With productivity high on every UK employer’s agenda, recent years have seen automation and artificial Intelligence become commonly used buzzwords in today’s business landscape.  But many still wonder: What is automation and how will it improve productivity?

To answer this burning question, I sat down with Alex Croucher, a  Founding Director at VKY Intelligent Automation recently to understand what automation is,  and whether it could be a significant  solution to the UKs productivity problem.

What is automation and how does it differ from AI and robotics? 

AI covers a very broad range of computer science disciplines, and there are many things which are labelled AI because it’s trendy. In simple terms, it’s a computer system which can work without constant human intervention and can improve its performance with experience. Think of it like seasoning or spices in food – a pinch of AI such as image recognition, machine learning, pattern recognition or natural language understanding can supercharge an otherwise bland system.

Likewise, Robotics is a broad field. Here we are talking about Robotic Process Automation. We are not talking about the physical robots which might be seen in manufacturing or warehouses and certainly not humanoid type creations. Personally, I think the words “bot” and “robot” are unhelpful as they add weight to sensationalist misconceptions.
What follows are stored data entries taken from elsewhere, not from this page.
## ./design.v

```verilog
module sevseg_dec(x_in, segs);
    input [3:0]   x_in;
	output [6:0] segs;
assign segs =
		(x_in == 4'h0) ? 7'b1000000 :
		(x_in == 4'h1) ? 7'b1111001 :
		(x_in == 4'h2) ? 7'b0100100 :
		(x_in == 4'h3) ? 7'b0110000 :
		(x_in == 4'h4) ? 7'b0011001 :
		(x_in == 4'h5) ? 7'b0010010 :
		(x_in == 4'h6) ? 7'b0000010 :  
		(x_in == 4'h7) ? 7'b1111000 :
		(x_in == 4'h8) ? 7'b0000000 :
		(x_in == 4'h9) ? 7'b0010000 :
		(x_in == 4'ha) ? 7'b0001000 :
		(x_in == 4'hb) ? 7'b0000011 :
		(x_in == 4'hc) ? 7'b1000110 :
		(x_in == 4'hd) ? 7'b0100001 :
		(x_in == 4'he) ? 7'b0000110 :
								7'b0001110 ;
endmodule
```

## ./run.sh

```bash
#!/bin/bash
# OpenROAD 26Q1-2900-gdf79404cd8, Yosys 0.63+post, stock flow scripts
make -C /OpenROAD-flow-scripts/flow DESIGN_CONFIG=/design/flow/config.mk WORK_HOME=/design/flow/orfs finish
```

## ./config.mk

```make
export PLATFORM = sky130hd
export DESIGN_NAME = sevseg_dec
export DESIGN_NICKNAME = sevseg_dec
export VERILOG_FILES = /design/flow/design.v
export SDC_FILE = /design/flow/constraint.sdc
export NUM_CORES = 4
export LEC_CHECK = 1
export CORE_AREA = 10 10 70 70
export DIE_AREA = 0 0 80 80
```

## ./constraint.sdc

```tcl
current_design sevseg_dec

set clk_period 1.5
set clk_io_pct 0.2

create_clock -name clk0 -period $clk_period

set non_clock_inputs [all_inputs -no_clocks]
set_input_delay [expr $clk_period * $clk_io_pct] -clock clk0 $non_clock_inputs
set_output_delay [expr $clk_period * $clk_io_pct] -clock clk0 [all_outputs]
```

==> results.sh <==
# yosys + openroad results
export IMPL_synthCells=34
export IMPL_hold_viol=0
export IMPL_crit_fanout=7
export IMPL_routabilityCongestion=0.691
export IMPL_logic_area_um2=200
export IMPL_drc=0
export IMPL_routed_via_count=292
export IMPL_critPathRequiredTime_ns=1.20
export IMPL_vias_per_cell=2.98
export IMPL_yosysChipArea_um2=218
export IMPL_status="finished clean"
export IMPL_crit_path_end_kind="primary output"
export IMPL_dp_hpwl_um=645
export IMPL_final_area_um2=440
export IMPL_placed_cell_area_um2=407
export IMPL_cp_data_arrival_time_ns=1.16
export IMPL_ios=11
export IMPL_postSynthSeqShare_pct=0
export IMPL_core_area_um2=3420
export IMPL_cp_start_kind="input port"
export IMPL_grt_first_pass_wirelength_mm=1.24
export IMPL_nClkBuffers=0
export IMPL_syn_area_per_cell_um2=6.40
export IMPL_routedWlPerCell_um=8.22
export IMPL_die_area_um2=6400
export IMPL_setup_viol=0
export IMPL_worst_pin_slew_ns=0.180
export IMPL_ys_cells=34
export IMPL_grt_max_degree=10
export IMPL_hp_class="input port to primary output"
export IMPL_yosysUniqueCellTypes=20
export IMPL_diodes=0
export IMPL_row_count=21
export IMPL_layout_drive_gt1_share_pct=46.2
export IMPL_synth_area_um2=218
export IMPL_grt_usage_pct=2.33
export IMPL_rsz0062_at_grt="yes"
export IMPL_lay_top_cells="11 x buf_4, 5 x nand2_1, 3 x buf_2, 3 x clkdlybuf4s15_1"
export IMPL_die_y_um=80
export IMPL_ir_drop_v=0.0000420
export IMPL_ff_latch_area_um2=0
export IMPL_log_warning_count=33
export IMPL_firstDrtPassIters=2
export IMPL_crit_type="input port to primary output"
export IMPL_powerDensity_nw_per_um2=255
export IMPL_slew_headroom_pct=88.0
export IMPL_layout_top_cell="buf_4"
export IMPL_min_period_over_period_pct=97.2
export IMPL_grt_overflow_total=0
export IMPL_clock_fmax_mhz=686
export IMPL_min_period_ns=1.46
export IMPL_nFillCells=390
export IMPL_grt_pass1_vias=243
export IMPL_wirelength_um=806
export IMPL_power_leakage_nw=0.198
export IMPL_fp_dieW_um=80
export IMPL_antenna_found_initial=0
export IMPL_ys_warn_count=0
export IMPL_antenna_left=0
export IMPL_post_route_util_pct=12.9
export IMPL_postCtsHoldBufs=0
export IMPL_finalMaxSlewViolations=0
export IMPL_nFlopsAndLatches=0
export IMPL_io_buffers=11
export IMPL_drv_cap=0
export IMPL_drt_iter0_markers=14
export IMPL_fp_util_pct=6.37
export IMPL_area_growth_pct=102
## synth_stat cells
master    number  share of area (%)
nand2_1        5                8.6
buf_6          3                 16
nand2b_1       3                8.6
nor2_1         3                5.2
nand3_1        2                4.6
nor2b_2        2                8.0
o21ai_1        2                4.6
o22ai_1        2                5.7
a21o_1         1                3.4
a21oi_1        1                2.3
a221o_1        1                4.6
a31o_1         1                4.0
a31oi_1        1                2.9
and3b_2        1                4.6
buf_2          1                2.3
inv_1          1                1.7
nor2b_1        1                2.9
nor3_1         1                2.3
o32ai_1        1                4.0
xnor2_1        1                4.0
## per-stage QoR
stage / setup WS (ns) / TNS, ns / hold WS, ns / power [W] / std cells
4_1_cts: 0.0282 / 0 / 1.09 / 0.000112 / 98
3_3_place_gp: -0.706 / -4.56 / 1.73 / 0.000111 / 95
5_1_grt: -0.000947 / -0.000947 / 1.12 / 0.000126 / 98
3_5_place_dp: -0.722 / -4.59 / 1.72 / 0.000111 / 95
6_report: 0.0418 / 0 / 1.05 / 0.000112 / 98
2_1_floorplan: 0.325 / 0 / 0.723 / 0.0000509 / 34
## timing repair
action                     4_1_cts  5_1_grt
pin swaps                        3        4
gates resized                   37        2
setup buffers                    3        0
setup endpoints to repair        7        3
## power by group
group / leakage [nW] / switching, W / internal, W
Clock: 0 / 0 / 0
Sequential: 0 / 0 / 0
Combinational: 0.198 / 0.0000451 / 0.0000672
## area by class of cell
type / instances / share of cell area, %
multi-input cells: 29 / 45.5
repair buffers: 22 / 40.6
well taps: 46 / 13.1
inverters: 1 / 0.852
## kinds of logic after synthesis
logic type                share of synthesized area, %
buffers and inverters                             19.5
AOI/OAI and AO/OA                                 31.6
and+or+nand+nor                                   44.8
xor gates and xnor gates                          4.02
## per-layer routing
metal  track usage, %  vias up  wire length, um
li1                 -      158                -
met1             3.30      127              363
met3             1.48        0              120
met4                0        0                0
met2             3.05        7              322
met5                0        -                0
## worst max-delay path: stages
cell	delay, ns
buf_4	0.13
nand2b_4	0.15
buf_4	0.13
a21oi_1	0.15
o21ai_1	0.07
dlygate4sd2_1	0.23
## final timing paths
| kind | from | end | depth (start not counted) |
|---|---|---|---|
| min | x_in[2] | segs[0] | 4 |
| max | x_in[0] | segs[5] | 6 |
Power is estimated from default activity; no workload was simulated.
I tend to use the word “automations” or I refer to “virtual users” or a “virtual workforce” depending on the context. However you label it, it’s the use of a machine to perform a repetitive task.

Automation is the simplest of these terms to define. It means training a machine to perform a process or task that is currently undertaken by a person. These tasks are then called automations. Here at VKY, we train computers to mimic a human when performing computer based processes. We add a pinch of AI to Robotic Process Automation to create Intelligent Automation.

How can companies identify business processes for automation?

To identify processes for automation, I strongly recommend following these three steps:

1. Identify one or two relatively straightforward processes to start with: These are unlikely to be the organisation’s biggest prizes, but they should have a sensible business case. The purpose of this is to bring forward the realisation of benefits which will pay for further analysis and development. It enables those involved to gel as a team and for good foundations to be built which will support a more intensive programme of work. Depending on the scale of an organisation, it may make sense to look across the whole business at once or start in one business area such as Finance or HR and then move on to the next.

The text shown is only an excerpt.